*Task item*: Below are the records. How many of their lines contain "automatic"? Give only the number.

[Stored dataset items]

`src/hw/rtl/shbe_pkg.sv`:
```
// ----------------------------------------------------------------------------
// shbe_pkg
// types, tables and helper functions shared by the hash engine modules
// ----------------------------------------------------------------------------
package shbe_pkg;

	localparam int unsigned Rounds = 12;

	typedef logic [63:0]       word_t;
	typedef logic [511:0]      blk_t;
	typedef logic [3:0]        rnd_t;

	typedef enum logic [3:0] {
		ST_IDLE,
		ST_KEY,
		ST_ROUND_TXT,
		ST_ROUND_KEY,
		ST_FINISH,
		ST_ADD,
		ST_EMIT
	} state_t;

	// which compression pass is running
	typedef enum logic [1:0] {
		PASS_MSG,
		PASS_CNT,
		PASS_SUM
	} pass_t;

	typedef enum logic [2:0] {
		CMD_NONE,
		CMD_LOAD,
		CMD_KEY,
		CMD_TXT,
		CMD_RKEY,
		CMD_FIN,
		CMD_ADD,
		CMD_NEXT
	} cmd_op_t;

	typedef struct packed {
		cmd_op_t op;
		pass_t   pass;
		rnd_t    rnd;
	} cmd_t;

	typedef struct packed {
		logic is_final;
	} status_t;

	function automatic logic [7:0] pi_sbox(input logic [7:0] a);
		logic [7:0] t [256];
		t = '{
		8'hFC,8'hEE,8'hDD,8'h11,8'hCF,8'h6E,8'h31,8'h16,8'hFB,8'hC4,8'hFA,8'hDA,8'h23,8'hC5,8'h04,8'h4D,
		8'hE9,8'h77,8'hF0,8'hDB,8'h93,8'h2E,8'h99,8'hBA,8'h17,8'h36,8'hF1,8'hBB,8'h14,8'hCD,8'h5F,8'hC1,
		8'hF9,8'h18,8'h65,8'h5A,8'hE2,8'h5C,8'hEF,8'h21,8'h81,8'h1C,8'h3C,8'h42,8'h8B,8'h01,8'h8E,8'h4F,
		8'h05,8'h84,8'h02,8'hAE,8'hE3,8'h6A,8'h8F,8'hA0,8'h06,8'h0B,8'hED,8'h98,8'h7F,8'hD4,8'hD3,8'h1F,
		8'hEB,8'h34,8'h2C,8'h51,8'hEA,8'hC8,8'h48,8'hAB,8'hF2,8'h2A,8'h68,8'hA2,8'hFD,8'h3A,8'hCE,8'hCC,
		8'hB5,8'h70,8'h0E,8'h56,8'h08,8'h0C,8'h76,8'h12,8'hBF,8'h72,8'h13,8'h47,8'h9C,8'hB7,8'h5D,8'h87,
		8'h15,8'hA1,8'h96,8'h29,8'h10,8'h7B,8'h9A,8'hC7,8'hF3,8'h91,8'h78,8'h6F,8'h9D,8'h9E,8'hB2,8'hB1,
		8'h32,8'h75,8'h19,8'h3D,8'hFF,8'h35,8'h8A,8'h7E,8'h6D,8'h54,8'hC6,8'h80,8'hC3,8'hBD,8'h0D,8'h57,
		8'hDF,8'hF5,8'h24,8'hA9,8'h3E,8'hA8,8'h43,8'hC9,8'hD7,8'h79,8'hD6,8'hF6,8'h7C,8'h22,8'hB9,8'h03,
		8'hE0,8'h0F,8'hEC,8'hDE,8'h7A,8'h94,8'hB0,8'hBC,8'hDC,8'hE8,8'h28,8'h50,8'h4E,8'h33,8'h0A,8'h4A,
		8'hA7,8'h97,8'h60,8'h73,8'h1E,8'h00,8'h62,8'h44,8'h1A,8'hB8,8'h38,8'h82,8'h64,8'h9F,8'h26,8'h41,
		8'hAD,8'h45,8'h46,8'h92,8'h27,8'h5E,8'h55,8'h2F,8'h8C,8'hA3,8'hA5,8'h7D,8'h69,8'hD5,8'h95,8'h3B,
		8'h07,8'h58,8'hB3,8'h40,8'h86,8'hAC,8'h1D,8'hF7,8'h30,8'h37,8'h6B,8'hE4,8'h88,8'hD9,8'hE7,8'h89,
		8'hE1,8'h1B,8'h83,8'h49,8'h4C,8'h3F,8'hF8,8'hFE,8'h8D,8'h53,8'hAA,8'h90,8'hCA,8'hD8,8'h85,8'h61,
		8'h20,8'h71,8'h67,8'hA4,8'h2D,8'h2B,8'h09,8'h5B,8'hCB,8'h9B,8'h25,8'hD0,8'hBE,8'hE5,8'h6C,8'h52,
		8'h59,8'hA6,8'h74,8'hD2,8'hE6,8'hF4,8'hB4,8'hC0,8'hD1,8'h66,8'hAF,8'hC2,8'h39,8'h4B,8'h63,8'hB6};
		return t[a];
	endfunction

	function automatic word_t lin_row(input logic [5:0] k);
		word_t t [64];
		t = '{
		64'h8e20faa72ba0b470,64'h47107ddd9b505a38,64'had08b0e0c3282d1c,64'hd8045870ef14980e,
		64'h6c022c38f90a4c07,64'h3601161cf205268d,64'h1b8e0b0e798c13c8,64'h83478b07b2468764,
		64'ha011d380818e8f40,64'h5086e740ce47c920,64'h2843fd2067adea10,64'h14aff010bdd87508,
		64'h0ad97808d06cb404,64'h05e23c0468365a02,64'h8c711e02341b2d01,64'h46b60f011a83988e,
		64'h90dab52a387ae76f,64'h486dd4151c3dfdb9,64'h24b86a840e90f0d2,64'h125c354207487869,
		64'h092e94218d243cba,64'h8a174a9ec8121e5d,64'h4585254f64090fa0,64'haccc9ca9328a8950,
		64'h9d4df05d5f661451,64'hc0a878a0a1330aa6,64'h60543c50de970553,64'h302a1e286fc58ca7,
		64'h18150f14b9ec46dd,64'h0c84890ad27623e0,64'h0642ca05693b9f70,64'h0321658cba93c138,
		64'h86275df09ce8aaa8,64'h439da0784e745554,64'hafc0503c273aa42a,64'hd960281e9d1d5215,
		64'he230140fc0802984,64'h71180a8960409a42,64'hb60c05ca30204d21,64'h5b068c651810a89e,
		64'h456c34887a3805b9,64'hac361a443d1c8cd2,64'h561b0d22900e4669,64'h2b838811480723ba,
		64'h9bcf4486248d9f5d,64'hc3e9224312c8c1a0,64'heffa11af0964ee50,64'hf97d86d98a327728,
		64'he4fa2054a80b329c,64'h727d102a548b194e,64'h39b008152acb8227,64'h9258048415eb419d,
		64'h492c024284fbaec0,64'haa16012142f35760,64'h550b8e9e21f7a530,64'ha48b474f9ef5dc18,
		64'h70a6a56e2440598e,64'h3853dc371220a247,64'h1ca76e95091051ad,64'h0edd37c48a08a6d8,
		64'h07e095624504536c,64'h8d70c431ac02a736,64'hc83862965601dd1b,64'h641c314b2b8ee083};
		return t[k];
	endfunction

	function automatic blk_t round_const(input rnd_t r);
		blk_t t [12];
		t = '{
		{64'hb1085bda1ecadae9,64'hebcb2f81c0657c1f,64'h2f6a76432e45d016,64'h714eb88d7585c4fc,
		 64'h4b7ce09192676901,64'ha2422a08a460d315,64'h05767436cc744d23,64'hdd806559f2a64507},
		{64'h6fa3b58aa99d2f1a,64'h4fe39d460f70b5d7,64'hf3feea720a232b98,64'h61d55e0f16b50131,
		 64'h9ab5176b12d69958,64'h5cb561c2db0aa7ca,64'h55dda21bd7cbcd56,64'he679047021b19bb7},
		{64'hf574dcac2bce2fc7,64'h0a39fc286a3d8435,64'h06f15e5f529c1f8b,64'hf2ea7514b1297b7b,
		 64'hd3e20fe490359eb1,64'hc1c93a376062db09,64'hc2b6f443867adb31,64'h991e96f50aba0ab2},
		{64'hef1fdfb3e81566d2,64'hf948e1a05d71e4dd,64'h488e857e335c3c7d,64'h9d721cad685e353f,
		 64'ha9d72c82ed03d675,64'hd8b71333935203be,64'h3453eaa193e837f1,64'h220cbebc84e3d12e},
		{64'h4bea6bacad474799,64'h9a3f410c6ca92363,64'h7f151c1f1686104a,64'h359e35d7800fffbd,
		 64'hbfcd1747253af5a3,64'hdfff00b723271a16,64'h7a56a27ea9ea63f5,64'h601758fd7c6cfe57},
		{64'hae4faeae1d3ad3d9,64'h6fa4c33b7a3039c0,64'h2d66c4f95142a46c,64'h187f9ab49af08ec6,
		 64'hcffaa6b71c9ab7b4,64'h0af21f66c2bec6b6,64'hbf71c57236904f35,64'hfa68407a46647d6e},
		{64'hf4c70e16eeaac5ec,64'h51ac86febf240954,64'h399ec6c7e6bf87c9,64'hd3473e33197a93c9,
		 64'h0992abc52d822c37,64'h06476983284a0504,64'h3517454ca23c4af3,64'h8886564d3a14d493},
		{64'h9b1f5b424d93c9a7,64'h03e7aa020c6e4141,64'h4eb7f8719c36de1e,64'h89b4443b4ddbc49a,
		 64'hf4892bcb929b0690,64'h69d18d2bd1a5c42f,64'h36acc2355951a8d9,64'ha47f0dd4bf02e71e},
		{64'h378f5a541631229b,64'h944c9ad8ec165fde,64'h3a7d3a1b25894224,64'h3cd955b7e00d0984,
		 64'h800a440bdbb2ceb1,64'h7b2b8a9aa6079c54,64'h0e38dc92cb1f2a60,64'h7261445183235adb},
		{64'habbedea680056f52,64'h382ae548b2e4f3f3,64'h8941e71cff8a78db,64'h1fffe18a1b336103,
		 64'h9fe76702af69334b,64'h7a1e6c303b7652f4,64'h3698fad1153bb6c3,64'h74b4c7fb98459ced},
		{64'h7bcd9ed0efc889fb,64'h3002c6cd635afe94,64'hd8fa6bbbebab0761,64'h2001802114846679,
		 64'h8a1d71efea48b9ca,64'hefbacd1d7d476e98,64'hdea2594ac06fd85d,64'h6bcaa4cd81f32d1b},
		{64'h378ee767f11631ba,64'hd21380b00449b17a,64'hcda43c32bcdf1d77,64'hf82012d430219f9b,
		 64'h5d80ef9d1891cc86,64'he71da4aa88e12852,64'hfaf417d5d9b21b99,64'h48bc924af11bd720}};
		return (r < rnd_t'(Rounds)) ? t[r] : '0;
	endfunction

	function automatic word_t lin_map(input word_t v);
		word_t r;
		r = '0;
		for (int b = 0; b < 64; b++)
			if (v[b]) r ^= lin_row(6'(63 - b));
		return r;
	endfunction

	// one LPS transform on a xor b
	function automatic blk_t xlps(input blk_t a, input blk_t b);
		blk_t x;
		blk_t y;
		word_t t;
		x = a ^ b;
		y = '0;
		for (int i = 0; i < 8; i++) begin
			for (int j = 0; j < 8; j++)
				t[8*j +: 8] = pi_sbox(x[64*j + 8*i +: 8]);
			y[64*i +: 64] = lin_map(t);
		end
		return y;
	endfunction

endpackage

```
`src/hw/rtl/shbe_ctrl.sv`:
```
// ----------------------------------------------------------------------------
// shbe_ctrl
// sequencer for the compression passes and digest output
// ----------------------------------------------------------------------------
module shbe_ctrl (
	input  logic              clk,
	input  logic              arst_n,
	input  logic              start,
	input  shbe_pkg::status_t stat,
	input  logic              emit_done,
	output logic              busy,
	output logic              emitting,
	output shbe_pkg::cmd_t    cmd
);
	shbe_pkg::state_t state_q, state_d;
	shbe_pkg::pass_t  pass_q, pass_d;
	shbe_pkg::rnd_t   rnd_q, rnd_d;

	always_ff @(posedge clk or negedge arst_n) begin
		if (!arst_n) begin
			state_q <= shbe_pkg::ST_IDLE;
			pass_q  <= shbe_pkg::PASS_MSG;
			rnd_q   <= '0;
		end else begin
			state_q <= state_d;
			pass_q  <= pass_d;
			rnd_q   <= rnd_d;
		end
	end

	always_comb begin
		state_d  = state_q;
		pass_d   = pass_q;
		rnd_d    = rnd_q;
		cmd      = '{op: shbe_pkg::CMD_NONE, pass: pass_q, rnd: rnd_q};
		busy     = (state_q != shbe_pkg::ST_IDLE);
		emitting = (state_q == shbe_pkg::ST_EMIT);
		unique case (state_q)
			shbe_pkg::ST_IDLE: begin
				if (start) begin
					cmd.op  = shbe_pkg::CMD_LOAD;
					pass_d  = shbe_pkg::PASS_MSG;
					state_d = shbe_pkg::ST_KEY;
				end
			end
			shbe_pkg::ST_KEY: begin
				cmd.op  = shbe_pkg::CMD_KEY;
				rnd_d   = '0;
				state_d = shbe_pkg::ST_ROUND_TXT;
			end
			shbe_pkg::ST_ROUND_TXT: begin
				cmd.op  = shbe_pkg::CMD_TXT;
				state_d = shbe_pkg::ST_ROUND_KEY;
			end
			shbe_pkg::ST_ROUND_KEY: begin
				cmd.op = shbe_pkg::CMD_RKEY;
				rnd_d  = rnd_q + 1'b1;
				if (rnd_q == shbe_pkg::rnd_t'(shbe_pkg::Rounds - 1))
					state_d = shbe_pkg::ST_FINISH;
				else
					state_d = shbe_pkg::ST_ROUND_TXT;
			end
			shbe_pkg::ST_FINISH: begin
				cmd.op = shbe_pkg::CMD_FIN;
				priority if (pass_q == shbe_pkg::PASS_MSG)
					state_d = shbe_pkg::ST_ADD;
				else if (pass_q == shbe_pkg::PASS_CNT) begin
					pass_d  = shbe_pkg::PASS_SUM;
					state_d = shbe_pkg::ST_KEY;
				end else
					state_d = shbe_pkg::ST_EMIT;
			end
			shbe_pkg::ST_ADD: begin
				cmd.op = shbe_pkg::CMD_ADD;
				if (stat.is_final) begin
					pass_d  = shbe_pkg::PASS_CNT;
					state_d = shbe_pkg::ST_KEY;
				end else
					state_d = shbe_pkg::ST_IDLE;
			end
			shbe_pkg::ST_EMIT: begin
				cmd.op = shbe_pkg::CMD_NEXT;
				if (emit_done) state_d = shbe_pkg::ST_IDLE;
			end
			default: state_d = shbe_pkg::ST_IDLE;
		endcase
	end

	a_round_range: assert property (@(posedge clk) disable iff (!arst_n)
		(state_q == shbe_pkg::ST_ROUND_TXT) |-> (rnd_q < shbe_pkg::rnd_t'(shbe_pkg::Rounds)))
		else $error("round index out of range");
	a_add_after_fin: assert property (@(posedge clk) disable iff (!arst_n)
		(state_q == shbe_pkg::ST_ADD) |-> ($past(state_q) == shbe_pkg::ST_FINISH))
		else $error("add without finished pass");
	a_no_start_busy: assert property (@(posedge clk) disable iff (!arst_n)
		(state_q == shbe_pkg::ST_EMIT) |=>
		(state_q == shbe_pkg::ST_EMIT || state_q == shbe_pkg::ST_IDLE))
		else $error("restart while emitting");
endmodule

```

*Answer to this exercise*: 5